Assignment
As you look over the data below, please find each line where the word "design" appears, then copy it.

Information provided
This is an optimization exercise on Yosys and OpenROAD, whose aim is small area, not a production implementation. Only simulation tests tie the RTL to the original design; equivalence was not proved. Power and IR drop assume default switching activity. No driver is modelled on the clock port, so clocking that relies on it looks cheaper here than on a real chip.

try-raven:
==> flow/design.v (excerpt) <==
module mjmux_rx #(
    parameter integer BUFFER_SIZE = 128,
    parameter [6:0]   DEFAULT_ID  = 7'd1
) (
    input  wire        clk,
    input  wire        rst,           
    input  wire        rx_valid,
    input  wire [7:0]  rx_data,
    output wire        rx_ready,
    input  wire        rx_close,      
    input  wire        cfg_we,
    input  wire [7:0]  cfg_wdata,
    output wire [6:0]  node_id,
    output wire        out_valid,
    output wire [7:0]  out_data,
    output wire        out_last,
    input  wire        out_ready,
    output wire [15:0] stat_wrong_id,
    output wire [15:0] stat_checksum,
    output wire [15:0] stat_overrun
);
    localparam [3:0] S_H0      = 4'd0,
                     S_H1      = 4'd1,
                     S_SRC     = 4'd2,
                     S_DST     = 4'd3,
                     S_LEN     = 4'd4,
                     S_PAY     = 4'd5,
                     S_CRC0    = 4'd6,
                     S_CRC1    = 4'd7,
                     S_DELIVER = 4'd8;
    localparam [15:0] CRC_POLY = 16'h1021;
    function [15:0] crc_step;
        input [15:0] c_in;
        input [7:0]  b;
        integer i;
        reg [15:0] c;
        begin
            c = c_in ^ {b, 8'h00};
            for (i = 0; i < 8; i = i + 1) begin
                if (c[15])
                    c = (c << 1) ^ CRC_POLY;
                else
                    c = c << 1;
            end
            crc_step = c;
  ...
Size in the first run: ~1800 cells after synthesis, ~1100 flip-flops, ~27000 um2 of cells after synthesis.
Settings: LEC_CHECK=0, CAP_MARGIN=20, CORE_MARGIN=2, CORE_UTILIZATION=60, CTS_CLUSTER_DIAMETER=160, CTS_CLUSTER_SIZE=30, SLEW_MARGIN=20; clock period 10.0 ns.
run.sh (not shown) runs the stock make flow with config.mk's settings and CLKGATE_MAP_FILE= SYNTH_SCRIPT=/design/flow/synth_recipe.tcl, a recipe that flattens the netlist after the stock synthesis.
try-raven went all the way through the flow, and no timing, DRC or antenna check failed.
## Diff of input files: try-onyx against try-raven
==> flow/flow/run.sh (new file) <==
#!/bin/bash
# Own layout flow: the standard synthesis, then the combinational logic re-mapped by ABC's
# default script (registers untouched), then the standard ORFS flow with CTS without dummy loads
# and with small port buffers.
set -euo pipefail
W=$(pwd)
R=$W/orfs/results/$FLOW_PLATFORM/mjmux_rx/base
LIB=$FLOW_HOME/platforms/$FLOW_PLATFORM/lib/sky130_fd_sc_hd__tt_025C_1v80.lib

# 1. the standard synthesis, unchanged
bash standard.sh synth > $W/flow_synth.log 2>&1

# 2. re-map the combinational logic
cp $R/1_2_yosys.v $W/1_2_yosys_std.v
SEQ=$(grep -oE "sky130_fd_sc_hd__(e?dfx[a-z0-9_]*|dfr[a-z0-9_]*|dfs[a-z0-9_]*|sdf[a-z0-9_]*|dl[a-z0-9_]*|conb_1)" $W/1_2_yosys_std.v | sort -u | tr '\n' ' ')
DU=""
for c in $(grep -oE "cell \(\"sky130_fd_sc_hd__(lpflow|probe)[a-z0-9_]*" $LIB | grep -oE "sky130_fd_sc_hd__[a-z0-9_]*" | sort -u); do DU="$DU -dont_use $c"; done
sed -e "s#LIBFILE#$LIB#g" -e "s#SEQCELLS#$SEQ#" -e "s#NETLIST#$R/1_2_yosys.v#g" -e "s#TOP#$FLOW_TOP#" -e "s#DONTUSE#$DU#" \
    flow/remap.ys > $W/remap.ys
yosys -s $W/remap.ys > $W/remap.log 2>&1
rm -f $R/1_synth.odb $R/1_synth.sdc

# 3. the rest of the standard flow
export CTS_ARGS="-sink_clustering_enable -repair_clock_nets -dont_use_dummy_load -sink_clustering_size 30 -sink_clustering_max_diameter 100"
export BUFFER_PORTS_ARGS="-buffer_cell sky130_fd_sc_hd__buf_1"
bash standard.sh > $W/flow_finish.log 2>&1
==> flow/flow/remap.ys (new file) <==
# Re-map the combinational logic of the standard synthesis's netlist with ABC's default
# script. Registers and tie cells stay as they are (same instances, names and cells).
read_liberty -ignore_miss_func LIBFILE
blackbox SEQCELLS
read_verilog NETLIST
hierarchy -top TOP
flatten
opt -purge
abc -liberty LIBFILE DONTUSE
opt_clean -purge
setundef -zero
hilomap -singleton -hicell sky130_fd_sc_hd__conb_1 HI -locell sky130_fd_sc_hd__conb_1 LO
splitnets
opt_clean -purge
stat -liberty LIBFILE
write_verilog -noattr -nohex -nodec -selected NETLIST
==> flow/standard.sh (new file) <==
#!/bin/bash
# synth_recipe.tcl (not shown) runs the flow's synth.tcl, then flattens the netlist and writes it again
# the make line also repeats each setting of config.mk as NAME=value (left out here)
make -C /OpenROAD-flow-scripts/flow DESIGN_CONFIG=/design/flow/config.mk WORK_HOME=/design/flow/orfs CLKGATE_MAP_FILE= SYNTH_SCRIPT=/design/flow/synth_recipe.tcl "${@:-finish}"
diff --git a/flow/config.mk b/flow/config.mk
--- a/flow/config.mk
+++ b/flow/config.mk
@@ -8,6 +8,4 @@
 export CAP_MARGIN = 20
 export CORE_MARGIN = 2
-export CORE_UTILIZATION = 60
-export CTS_CLUSTER_DIAMETER = 160
-export CTS_CLUSTER_SIZE = 30
+export CORE_UTILIZATION = 40
 export SLEW_MARGIN = 20
removed: flow/run.sh
==> comparison <==
Number of max-slew violations in the final report came out exactly the same in try-onyx and try-raven. The non-clock buffer count number comes out lower for try-raven vs try-onyx. Going from try-raven to try-onyx, total power of the final layout now sits lower; highest cell delay on the worst timing path went down; maximum achievable frequency +about 2%.
Input changes introduced in try-xenon (baseline for comparison: try-onyx):
==> flow/run.sh (new file) <==
#!/bin/bash
# synth_recipe.tcl (not shown) runs the flow's synth.tcl, then flattens the netlist and writes it again
# the make line also repeats each setting of config.mk as NAME=value (left out here)
make -C /OpenROAD-flow-scripts/flow DESIGN_CONFIG=/design/flow/config.mk WORK_HOME=/design/flow/orfs CLKGATE_MAP_FILE= SYNTH_SCRIPT=/design/flow/synth_recipe.tcl finish
diff --git a/flow/config.mk b/flow/config.mk
--- a/flow/config.mk
+++ b/flow/config.mk
@@ -9,3 +9,5 @@
 export CORE_MARGIN = 2
 export CORE_UTILIZATION = 40
+export CTS_CLUSTER_DIAMETER = 100
+export CTS_CLUSTER_SIZE = 30
 export SLEW_MARGIN = 20
removed: flow/flow/run.sh
removed: flow/flow/remap.ys
removed: flow/standard.sh
--- outcome ---
- In the final reports, the cell area of try-xenon is larger than that of try-onyx.
- Static leakage power is lower on try-onyx
- [try-xenon] share of cell area taken by multi-input logic gates rose 1.8 points relative to try-onyx
- Row clock power: try-xenon higher / try-onyx lower

---

== old ==
mjmux_rx, a different RTL version from the one above (not shown whole).
For scale: roughly 26000 sq um of cells after synthesis.
export LEC_CHECK = 0
export CAP_MARGIN = 20
export CORE_MARGIN = 2
export CORE_UTILIZATION = 40
export SLEW_MARGIN = 20
create_clock -name core_clock -period 10.0 [get_ports {clk}]
standard.sh (not shown) runs the stock make flow with config.mk's settings and CLKGATE_MAP_FILE= SYNTH_SCRIPT=/design/flow/synth_recipe.tcl, a recipe that flattens the netlist after the stock synthesis.
==> flow/flow/run.sh <==
#!/bin/bash
# Own layout flow: the standard synthesis, then the combinational logic re-mapped by ABC (remap.abc,
# registers untouched), then the standard ORFS flow with CTS without dummy loads
# and with small port buffers.
set -euo pipefail
W=$(pwd)
R=$W/orfs/results/$FLOW_PLATFORM/mjmux_rx/base
LIB=$FLOW_HOME/platforms/$FLOW_PLATFORM/lib/sky130_fd_sc_hd__tt_025C_1v80.lib

# 1. the standard synthesis, unchanged
bash standard.sh synth > $W/flow_synth.log 2>&1

# 2. re-map the combinational logic
cp $R/1_2_yosys.v $W/1_2_yosys_std.v
SEQ=$(grep -oE "sky130_fd_sc_hd__(e?dfx[a-z0-9_]*|dfr[a-z0-9_]*|dfs[a-z0-9_]*|sdf[a-z0-9_]*|dl[a-z0-9_]*|conb_1)" $W/1_2_yosys_std.v | sort -u | tr '\n' ' ')
DU=""
for c in $(grep -oE "cell \(\"sky130_fd_sc_hd__(lpflow|probe)[a-z0-9_]*" $LIB | grep -oE "sky130_fd_sc_hd__[a-z0-9_]*" | sort -u); do DU="$DU -dont_use $c"; done
sed -e "s#LIBFILE#$LIB#g" -e "s#SEQCELLS#$SEQ#" -e "s#NETLIST#$R/1_2_yosys.v#g" -e "s#TOP#$FLOW_TOP#" -e "s#DONTUSE#$DU#" -e "s#ABCSCRIPT#$W/flow/remap.abc#" \
    flow/remap.ys > $W/remap.ys
yosys -s $W/remap.ys > $W/remap.log 2>&1
rm -f $R/1_synth.odb $R/1_synth.sdc

# 3. the rest of the standard flow
export CTS_ARGS="-sink_clustering_enable -repair_clock_nets -dont_use_dummy_load -buf_list sky130_fd_sc_hd__clkbuf_4 -sink_clustering_size 11 -sink_clustering_max_diameter 40"
export BUFFER_PORTS_ARGS="-buffer_cell sky130_fd_sc_hd__buf_1"
bash standard.sh > $W/flow_finish.log 2>&1
==> flow/flow/remap.abc <==
strash; ifraig; scorr; dc2; strash; &get -n; &dch -f; &nf -R 1000; &put
==> flow/flow/remap.ys <==
# Re-map the combinational logic of the standard synthesis's netlist with an area-minded ABC
# script (remap.abc). Registers and tie cells stay as they are (same instances, names and cells).
read_liberty -ignore_miss_func LIBFILE
blackbox SEQCELLS
read_verilog NETLIST
hierarchy -top TOP
flatten
opt -purge
abc -script ABCSCRIPT -liberty LIBFILE DONTUSE
opt_clean -purge
setundef -zero
hilomap -singleton -hicell sky130_fd_sc_hd__conb_1 HI -locell sky130_fd_sc_hd__conb_1 LO
splitnets
opt_clean -purge
stat -liberty LIBFILE
write_verilog -noattr -nohex -nodec -selected NETLIST
Input changes introduced in new (baseline for comparison: old):
diff --git a/flow/flow/run.sh b/flow/flow/run.sh
--- a/flow/flow/run.sh
+++ b/flow/flow/run.sh
@@ -24 +24 @@
-export CTS_ARGS="-sink_clustering_enable -repair_clock_nets -dont_use_dummy_load -buf_list sky130_fd_sc_hd__clkbuf_4 -sink_clustering_size 11 -sink_clustering_max_diameter 40"
+export CTS_ARGS="-sink_clustering_enable -repair_clock_nets -dont_use_dummy_load -buf_list sky130_fd_sc_hd__clkbuf_4 -sink_clustering_size 10 -sink_clustering_max_diameter 40"
## What came out
new: full flow OK, the timing, DRC and antenna checks passed. Delta(post-detailed-routing wire length, new - old) > 0. new vs old — worst setup slack dropped 20 ps. Layout overhead on the synthesized area ends up lower on old. On met3 wire length, the higher figure sits with new, not old. Measured against new, the number of buffers created by CTS of old comes out at 0.881 times the reference value.

---

== garnet ==
Another version of the RTL of mjmux_rx (not shown whole).
Size in the first run: about 1700 cells after synthesis, about 88 I/O pins, roughly 26000 um2 of cells after synthesis.
Settings: LEC_CHECK=0, CAP_MARGIN=20, CORE_MARGIN=2, CORE_UTILIZATION=40, SLEW_MARGIN=20; clock period 10.0 ns.
==> flow/flow/run.sh <==
#!/bin/bash
# Own layout flow: the standard synthesis, then the combinational logic re-mapped by ABC (remap.abc,
# registers untouched), then the standard ORFS flow with CTS without dummy loads
# and with small port buffers.
set -euo pipefail
W=$(pwd)
R=$W/orfs/results/$FLOW_PLATFORM/mjmux_rx/base
LIB=$FLOW_HOME/platforms/$FLOW_PLATFORM/lib/sky130_fd_sc_hd__tt_025C_1v80.lib

# 1. the standard synthesis, unchanged
bash standard.sh synth > $W/flow_synth.log 2>&1

# 2. re-map the combinational logic
cp $R/1_2_yosys.v $W/1_2_yosys_std.v
SEQ=$(grep -oE "sky130_fd_sc_hd__(e?dfx[a-z0-9_]*|dfr[a-z0-9_]*|dfs[a-z0-9_]*|sdf[a-z0-9_]*|dl[a-z0-9_]*|conb_1)" $W/1_2_yosys_std.v | sort -u | tr '\n' ' ')
DU=""
for c in $(grep -oE "cell \(\"sky130_fd_sc_hd__(lpflow|probe)[a-z0-9_]*" $LIB | grep -oE "sky130_fd_sc_hd__[a-z0-9_]*" | sort -u); do DU="$DU -dont_use $c"; done
sed -e "s#LIBFILE#$LIB#g" -e "s#SEQCELLS#$SEQ#" -e "s#NETLIST#$R/1_2_yosys.v#g" -e "s#TOP#$FLOW_TOP#" -e "s#DONTUSE#$DU#" -e "s#ABCSCRIPT#$W/flow/remap.abc#" \
    flow/remap.ys > $W/remap.ys
yosys -s $W/remap.ys > $W/remap.log 2>&1
rm -f $R/1_synth.odb $R/1_synth.sdc

# 3. the rest of the standard flow
export CTS_ARGS="-sink_clustering_enable -repair_clock_nets -dont_use_dummy_load -sink_clustering_size 30 -sink_clustering_max_diameter 80"
export BUFFER_PORTS_ARGS="-buffer_cell sky130_fd_sc_hd__buf_1"
bash standard.sh > $W/flow_finish.log 2>&1
Scripts as last shown in full above: flow/flow/remap.abc, flow/flow/remap.ys
For harbor, these inputs were changed with respect to garnet:
--- a/flow/flow/run.sh
+++ b/flow/flow/run.sh
@@ -22,5 +22,5 @@
 
 # 3. the rest of the standard flow
-export CTS_ARGS="-sink_clustering_enable -repair_clock_nets -dont_use_dummy_load -sink_clustering_size 30 -sink_clustering_max_diameter 80"
+export CTS_ARGS="-sink_clustering_enable -repair_clock_nets -dont_use_dummy_load -buf_list sky130_fd_sc_hd__clkbuf_4 -sink_clustering_size 11 -sink_clustering_max_diameter 40"
 export BUFFER_PORTS_ARGS="-buffer_cell sky130_fd_sc_hd__buf_1"
 bash standard.sh > $W/flow_finish.log 2>&1
[summary]
The total routing resource utilization after global routing of harbor is higher than that of garnet. Total power density per cell area, garnet and harbor: lower on harbor. In harbor the sequential share of layout area turned out 0.44 points higher than in garnet. First-iteration DRC count shrinks by more than 10% when moving from garnet to harbor. Number of clock buffers in the layout, harbor vs garnet: up by more than 100%. In the reports for garnet and harbor, the smaller final worst setup slack belongs to garnet.
Setup changes, harbor to cedar
==> flow/flow/run.sh <==
#!/bin/bash
# Own layout flow: the standard synthesis, then the combinational logic re-mapped by ABC's
# default script (registers untouched), then the standard ORFS flow with CTS without dummy loads
# and with small port buffers.
set -euo pipefail
W=$(pwd)
R=$W/orfs/results/$FLOW_PLATFORM/mjmux_rx/base
LIB=$FLOW_HOME/platforms/$FLOW_PLATFORM/lib/sky130_fd_sc_hd__tt_025C_1v80.lib

# 1. the standard synthesis, unchanged
bash standard.sh synth > $W/flow_synth.log 2>&1

# 2. re-map the combinational logic
cp $R/1_2_yosys.v $W/1_2_yosys_std.v
SEQ=$(grep -oE "sky130_fd_sc_hd__(e?dfx[a-z0-9_]*|dfr[a-z0-9_]*|dfs[a-z0-9_]*|sdf[a-z0-9_]*|dl[a-z0-9_]*|conb_1)" $W/1_2_yosys_std.v | sort -u | tr '\n' ' ')
DU=""
for c in $(grep -oE "cell \(\"sky130_fd_sc_hd__(lpflow|probe)[a-z0-9_]*" $LIB | grep -oE "sky130_fd_sc_hd__[a-z0-9_]*" | sort -u); do DU="$DU -dont_use $c"; done
sed -e "s#LIBFILE#$LIB#g" -e "s#SEQCELLS#$SEQ#" -e "s#NETLIST#$R/1_2_yosys.v#g" -e "s#TOP#$FLOW_TOP#" -e "s#DONTUSE#$DU#" \
    flow/remap.ys > $W/remap.ys
yosys -s $W/remap.ys > $W/remap.log 2>&1
rm -f $R/1_synth.odb $R/1_synth.sdc

# 3. the rest of the standard flow
export CTS_ARGS="-sink_clustering_enable -repair_clock_nets -dont_use_dummy_load -sink_clustering_size 30 -sink_clustering_max_diameter 80"
export BUFFER_PORTS_ARGS="-buffer_cell sky130_fd_sc_hd__buf_1"
bash standard.sh > $W/flow_finish.log 2>&1
==> flow/flow/remap.ys <==
# Re-map the combinational logic of the standard synthesis's netlist with ABC's default
# script. Registers and tie cells stay as they are (same instances, names and cells).
read_liberty -ignore_miss_func LIBFILE
blackbox SEQCELLS
read_verilog NETLIST
hierarchy -top TOP
flatten
opt -purge
abc -liberty LIBFILE DONTUSE
opt_clean -purge
setundef -zero
hilomap -singleton -hicell sky130_fd_sc_hd__conb_1 HI -locell sky130_fd_sc_hd__conb_1 LO
splitnets
opt_clean -purge
stat -liberty LIBFILE
write_verilog -noattr -nohex -nodec -selected NETLIST
removed: flow/flow/remap.abc
--- outcome ---
Summary of cedar over harbor: power spent charging and discharging nets went down 47 uW; internal reg-to-reg setup slack rose by 0.72 ns. cedar against harbor: global-route wire length before repair now sits lower; clock-pin transition on the worst setup and hold timing paths went up 0.02 ns; final area increased 320 um2. Higher endpoint arrival time on the critical path among harbor and cedar: harbor.

## re-timing with driven ports
No port has a modelled driver above. Below, the same layouts with a new extraction and two added sets of constraints. Step 1 sets driving cells, clkbuf_16 on the clock port and buf_2 on the other inputs (assumed; they add their load-dependent delay and slew). Step 2, shift: input delay + t, output delay - t, t = (earliest + latest rising clock arrival at the registers) / 2. This alone moves slack from input paths to output paths. Three values: ideal ports, drivers, drivers and shift; two values: the first two.
| run | t, ns | setup WS [ns] | worst hold slack (ns) | clock arrival spread, ns | cell pins on the clock port's net |
|---|---|---|---|---|---|
| try-raven | 0.657 | 4.993 / 4.934 / 4.573 | 0.328 / 0.328 / 0.328 | 0.033 / 0.033 | 1 |
| try-onyx | 0.637 | 5.093 / 5.100 / 4.464 | 0.309 / 0.309 / 0.309 | 0.039 / 0.039 | 1 |
| try-xenon | 0.669 | 4.659 / 4.597 / 4.596 | 0.319 / 0.319 / 0.319 | 0.025 / 0.025 | 1 |
| old | 0.880 | 4.707 / 4.654 / 3.915 | 0.260 / 0.260 / 0.260 | 0.125 / 0.126 | 1 |
| new | 0.942 | 4.686 / 4.633 / 3.922 | 0.259 / 0.259 / 0.259 | 0.119 / 0.118 | 1 |
| garnet | 0.639 | 4.424 / 4.426 / 3.787 | 0.271 / 0.271 / 0.271 | 0.063 / 0.063 | 1 |
| harbor | 0.980 | 4.666 / 4.662 / 3.682 | 0.259 / 0.259 / 0.259 | 0.091 / 0.092 | 1 |
| cedar | 0.653 | 4.743 / 4.762 / 4.109 | 0.283 / 0.283 / 0.283 | 0.081 / 0.082 | 1 |
After both steps setup and hold are still met in every run listed. The setup slack of harbor, which loses most, moves by -0.004 ns with the drivers and by -0.984 ns with both steps.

Exercise output
This is an optimization exercise on Yosys and OpenROAD, whose aim is small area, not a production implementation. Only simulation tests tie the RTL to the original design; equivalence was not proved. Power and IR drop assume default switching activity. No driver is modelled on the clock port, so clocking that relies on it looks cheaper here than on a real chip.
==> flow/design.v (excerpt) <==
run.sh (not shown) runs the stock make flow with config.mk's settings and CLKGATE_MAP_FILE= SYNTH_SCRIPT=/design/flow/synth_recipe.tcl, a recipe that flattens the netlist after the stock synthesis.
make -C /OpenROAD-flow-scripts/flow DESIGN_CONFIG=/design/flow/config.mk WORK_HOME=/design/flow/orfs CLKGATE_MAP_FILE= SYNTH_SCRIPT=/design/flow/synth_recipe.tcl "${@:-finish}"
make -C /OpenROAD-flow-scripts/flow DESIGN_CONFIG=/design/flow/config.mk WORK_HOME=/design/flow/orfs CLKGATE_MAP_FILE= SYNTH_SCRIPT=/design/flow/synth_recipe.tcl finish
standard.sh (not shown) runs the stock make flow with config.mk's settings and CLKGATE_MAP_FILE= SYNTH_SCRIPT=/design/flow/synth_recipe.tcl, a recipe that flattens the netlist after the stock synthesis.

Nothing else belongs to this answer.